Sweden hasn't practiced capital punishment since 1910.

The language appears to be fiction beyond these Usenet posts, and the same goes for the mentioned "SABINA" computer. Capital punishment, brought up as a common consequence of possessing this information in Sweden is, of course, incompatible with current Swedish society.

The Swedish Wikipedia has an article about it (describing it as likely being fiction) here: https://sv.wikipedia.org/wiki/Kvikkalkul

(I am Swedish.)

Capital punishment was incompatible with Swedish law at the time of the posting as well. The Swedish constitution has prohibited it since 1975, but it was long-since abolished in practice, the last execution having taken place in 1910.

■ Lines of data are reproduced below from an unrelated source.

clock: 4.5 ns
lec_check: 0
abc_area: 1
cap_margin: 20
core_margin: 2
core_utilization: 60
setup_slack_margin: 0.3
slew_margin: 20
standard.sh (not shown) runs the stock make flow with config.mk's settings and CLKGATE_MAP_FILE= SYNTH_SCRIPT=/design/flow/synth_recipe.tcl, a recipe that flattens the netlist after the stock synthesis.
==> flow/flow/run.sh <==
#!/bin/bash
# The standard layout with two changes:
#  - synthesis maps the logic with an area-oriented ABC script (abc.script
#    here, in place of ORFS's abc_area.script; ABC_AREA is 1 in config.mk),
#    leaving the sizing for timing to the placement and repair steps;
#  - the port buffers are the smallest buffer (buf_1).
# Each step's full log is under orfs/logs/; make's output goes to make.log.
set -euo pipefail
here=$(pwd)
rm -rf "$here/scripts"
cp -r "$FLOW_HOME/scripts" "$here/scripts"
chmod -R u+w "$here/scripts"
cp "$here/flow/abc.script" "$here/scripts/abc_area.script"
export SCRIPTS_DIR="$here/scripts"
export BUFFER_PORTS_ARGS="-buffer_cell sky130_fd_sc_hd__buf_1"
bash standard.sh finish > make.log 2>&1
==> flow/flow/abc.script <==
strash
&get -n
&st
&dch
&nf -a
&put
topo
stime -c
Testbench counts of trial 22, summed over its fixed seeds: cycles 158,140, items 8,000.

https://en.wikipedia.org/wiki/Capital_punishment_in_Sweden

Indeed, by "current" I had the last fifty years in mind. It seemed appropriate at the time of writing given that we speak of major changes to society, but perhaps there is a better word to describe this particular period of time.
That's what they want you to believe!
I suppose I'll just have to wait and see if there's some capital punishment coming my way ;-)
I was going to say "also, isn't the Swedish word for 'quick' snabb?" But then Wiktionary told me that there is, in fact, also a word kvick with a similar meaning.

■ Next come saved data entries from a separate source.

This is an optimization exercise on Yosys and OpenROAD, whose aim is small area and a short achievable clock period, not a production implementation. Where RTL was checked, it was by simulation tests only, not by an equivalence proof against the original. For run 1, only the layout was checked, not whether the RTL still works. Power is estimated from default activity; no workload was simulated.

==> flow/design.v, too long to show whole: its modules and the start of the top module <==
// module BMD_64_RWDMA_FSM: 975 lines
// module rw_fa: 4 lines
// module rw_ao21: 3 lines
// module rw_xn2: 3 lines
// module rw_or2: 3 lines
// module rw_o21ai: 3 lines
// module rw_nor2: 3 lines
// module rw_mux2: 3 lines
// module rw_a2: 3 lines
// module rw_x2: 3 lines
module BMD_64_RWDMA_FSM (
    clk,
    rst_n,
    init_rst_i,
    wdma_rst_o,
    mwr_len_i,
    mwr_count_i,
    wdma_start_o,
    wdma_addr_o,
    wdma_done_i,
    wdma_irq_o,
    next_wdma_addr_i,
    next_wdma_up_addr_i,
    next_wdma_valid_i,
    wdma_start_i,
    wdma_stop_i,
    wdma_running_o,
    wdma_frame_len_i,
    timeframe_end_i,
    wdma_buf_ptr_o,
    wdma_status_o,
    cc_timeout_o
);
  // ...
==> flow/flow/run.sh <==
#!/bin/bash
# Standard layout, but with sky130_fd_sc_hd__buf_1 as the port buffer cell
# (instead of the default clkdlybuf4s50_1, which is larger and slower).
set -euo pipefail
export BUFFER_PORTS_ARGS="-buffer_cell sky130_fd_sc_hd__buf_1"
bash standard.sh finish > flow_make.log 2>&1
==> flow/standard.sh <==
#!/bin/bash
# synth_recipe.tcl (not shown) runs the flow's synth.tcl, then flattens the netlist and writes it again
# the make line also repeats each setting of config.mk as NAME=value (left out here)
make -C /OpenROAD-flow-scripts/flow DESIGN_CONFIG=/design/flow/config.mk WORK_HOME=/design/flow/orfs CLKGATE_MAP_FILE= SYNTH_SCRIPT=/design/flow/synth_recipe.tcl "${@:-finish}"
==> flow/config.mk <==
export PLATFORM = sky130hd
export DESIGN_NAME = BMD_64_RWDMA_FSM
export DESIGN_NICKNAME = BMD_64_RWDMA_FSM
export VERILOG_FILES = /design/flow/design.v
export SDC_FILE = /design/flow/constraint.sdc
export NUM_CORES = 4
export LEC_CHECK = 0
export CAP_MARGIN = 20
export CORE_MARGIN = 2
export CORE_UTILIZATION = 70
export CTS_BUF_LIST = sky130_fd_sc_hd__clkbuf_4 sky130_fd_sc_hd__clkbuf_8
export PLACE_DENSITY = 0.8
export SETUP_SLACK_MARGIN = 4.3
export SLEW_MARGIN = 20
export SYNTH_HIERARCHICAL = 1
export SYNTH_MINIMUM_KEEP_SIZE = 0
==> flow/constraint.sdc <==
create_clock -name core_clock -period 8.5 [get_ports {clk}]
set_input_delay 1.7000 -clock core_clock [delete_from_list [all_inputs] [get_ports {clk}]]
set_output_delay 1.7000 -clock core_clock [all_outputs]
set_load 0.01 [all_outputs]
==> run notes, run 1 <==
* Result of the run: no timing/DRC/antenna violations
* CP endpoint kind: output port
* Cells after Synth at 1050
* Fraction of power consumed by sequential logic at 34.1%
* TritonCTS clock tree: yes
* WP depth at 8
* Post-route minimum period at 4.29 ns
* Sequential power at 0.000560 W
* Fin Clk Skew at 0.0131 ns
* Internal power at 0.00113 W
* Number of ordinary and repair buffers in the finished layout at 172
* Most common cell after layout, fill and taps aside: nand2_1
* RSZ-0062 raised after global routing: yes
* Critical Path RT at 6.80 ns
* DRC violations left at 0
* Floorplan core area at 13300 um2
* Wl on met1 at 9.71 mm
* Multi-input logic area at 7420 um2
* Path depth of the worst reg2reg path at 6
* Clock insertion delay at the later pin of the skew report at 0.45 ns
* Arithmetic-cell share of the synthesized area counting full adders, half adders and majority gates at 28.1%
* Global Route met1 Usage at 44.3%
* Worst reg2reg startpoint: s_q[14]
* Number of setup buffers added after CTS at 8
* Area contributors post-synth: fa_1, dfxtp_1, nand2_1, xor2_1, a21o_1
* Fraction of area in clock buffers and inverters at 4.01%
* EDFF count, synth at 0
* Avg Inst Size Synth at 9.21 um2
* FF-to-FF setup slack at 5.81 ns
* Routed wl met3 at 2.09 mm
* Half-perimeter wire length after placement at 17.4 mm
* Reg2reg end: c_q[15]
* Wire length of the first global-routing pass at 39.1 mm
* Most used flip-flop cell after synthesis: dfxtp_1
* Routed Wire Length at 25.7 mm
* Post-synth top area share at 27.7%
* Count of inserted tapcells at 176
* Flip-flop and latch area at 2350 um2
* First-pass DRT Iterations at 5
* Total via count in the routed design at 8253
* Share of power burned in the clock network at 35.8%
* Placed instance area at 10400 um2
What follows belongs to an exercise in optimizing a design on an open flow for small area, a short achievable clock period and few clock cycles per item; a production flow would make more cautious choices. RTL that was checked went through simulation tests only; none was proved equivalent to the original. The RTL of runs 2 and 3 was laid out without a check of its function. No activity file was given, so power comes from the tool's default toggle rates.

## flow/design.v (module list and top-level ports; edited modules follow where they fit)
// module booth_multiplier: 1621 lines
module booth_multiplier #(
  parameter MUL_WIDTH = 32
) (
  input                        clk,
  input                        rst_n,
  input                        start,
  input                        sign,
  input      [  MUL_WIDTH-1:0] data_in1,
  input      [  MUL_WIDTH-1:0] data_in2,
  output     [2*MUL_WIDTH-1:0] data_out,
  output reg                   ready
);
  // ...
==> flow/flow/run.sh <==
#!/bin/bash
# Own layout flow: the standard layout (standard.sh) with two changes.
#  1. Synthesis: Yosys's synth is also given -noabc, which drops the generic
#     "abc -fast" pass that runs before ORFS's full-adder extraction, so
#     extract_fa sees the design's full adders as written and maps them
#     without polarity inverters around the adder cells.  fsm and share are
#     still skipped, the design is flattened and renamed the same way, and ABC
#     still maps the remaining logic after adder extraction.
#  2. Port buffers: every input and output port still gets a buffer, but a
#     plain sky130_fd_sc_hd__buf_1 instead of the slow clkdlybuf4s50_1 that
#     buffer_ports picks by default.
# Each tool's output goes to flow.log here and to ORFS's own logs under orfs/logs.
set -euo pipefail
sed 's/yosys synth -nofsm -noshare /yosys synth -nofsm -noshare -noabc /' synth_recipe.tcl > own_synth.tcl
grep -q -- '-noabc' own_synth.tcl
sed -e 's#synth_recipe\.tcl#own_synth.tcl#g' \
    -e "s#CLKGATE_MAP_FILE= #CLKGATE_MAP_FILE= 'BUFFER_PORTS_ARGS=-buffer_cell sky130_fd_sc_hd__buf_1' #" \
    standard.sh > own_standard.sh
grep -q 'own_synth\.tcl' own_standard.sh
grep -q 'BUFFER_PORTS_ARGS' own_standard.sh
bash own_standard.sh > flow.log 2>&1
==> flow/standard.sh <==
#!/bin/bash
# synth_recipe.tcl (not shown) runs the flow's synth.tcl, then flattens the netlist and writes it again
# the make line also repeats each setting of config.mk as NAME=value (left out here)
make -C /OpenROAD-flow-scripts/flow DESIGN_CONFIG=/design/flow/config.mk WORK_HOME=/design/flow/orfs CLKGATE_MAP_FILE= SYNTH_SCRIPT=/design/flow/synth_recipe.tcl "${@:-finish}"
==> flow/config.mk <==
export PLATFORM = sky130hd
export DESIGN_NAME = booth_multiplier
export DESIGN_NICKNAME = booth_multiplier
export VERILOG_FILES = /design/flow/design.v
export SDC_FILE = /design/flow/constraint.sdc
export NUM_CORES = 4
export LEC_CHECK = 0
export CAP_MARGIN = 20
export CORE_MARGIN = 2
export CORE_UTILIZATION = 55
export SETUP_SLACK_MARGIN = 0.6
export SLEW_MARGIN = 20
==> flow/constraint.sdc <==
create_clock -name core_clock -period 5.0 [get_ports {clk}]
set_input_delay 1.0000 -clock core_clock [delete_from_list [all_inputs] [get_ports {clk}]]
set_output_delay 1.0000 -clock core_clock [all_outputs]
set_load 0.01 [all_outputs]
==> summary.md, run 1 <==
| Metric | Value |
|---|---|
| Status | finished clean |
| Yosys top cell by area | fa_1 |
| CTS resizes | 9 |
| Combinational power | 14,000 uW |
| Period utilization | 87.12% |
| Ratio of cells with drive above 1 in the final layout | 14.31% |
| LEAKAGE | 0.008788 uW |
| Hold Worst Slack | ~450 ps |
| Distinct cells, synth | 60 |
| Total Routing Usage GR | 34.68% |
| Diode count | 0 |
| Main combinational cell family by area after synthesis | adder cells |
| Layout area overhead | 12.96% |
| Pint | ~9800 uW |
| Clk tree area frac | 2.726% |
| Area share of fa/ha/maj cells after synthesis | 33.28% |
| Async set-reset flop share out of synthesis | 0% |
| Initial DRC Count | 1,683 |
| Final Setup Violations | 0 |
| Most frequent cells in the layout | 335 x xnor2_1, 278 x a22oi_1, 270 x fa_1 |
| Seq cells post-synth | 177 |
| I/O pins | 133 |
| IO Port Bufs | 132 |
| Most flops, register | r0 |
| Slew HR | between 30% and 40% |
Testbench counts, summed over its fixed seeds: cycles 6,408, items 3,200.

Extra bonus: it turns out that quick/kvick is cognate with Italian/Spanish/Portuguese vivo 'alive' (which makes the older sense in "the quick and the dead" make more sense, too!).

In addition to "the quick and the dead", it also appears in the idiom "(cut) to the quick", meaning to cut someone deeply - usually emotionally.

https://en.wiktionary.org/wiki/cut_to_the_quick https://en.wiktionary.org/wiki/to_the_quick

Take it back further, and it's cognate with bíos in ancient Greek, whence the prefix bio-.

There is "kvick", sure. But "kalkul" certainly isn't a word. The closest match would be "kalkyl". So the language seems to be named by messing up the spelling of two words, which I guess isn't impossible but still somewhat ... weird.
There is an Ada to kvikkalkul translator and most new programs are written in Ada and then translated to kvikkalkul. The kvikkalkul version was the definitive program that was reviewed, approved, tested and maintained. There was also a Simula to kvikkalkul translator in the 70s and some programs were written with it.

Nope nope nope...my suspension of disbelief popped right there. Great troll, tho.

(comment deleted)
"Apart from real-time submarine applications such as guided torpedo control, I did an accounting package in kvikkalkul as well."

Yeah, sounds legit. I got a good laugh though.

He probably got the capital punishment. Saying that "I did an accounting package" doesn't seem like a great way to stay anonymous.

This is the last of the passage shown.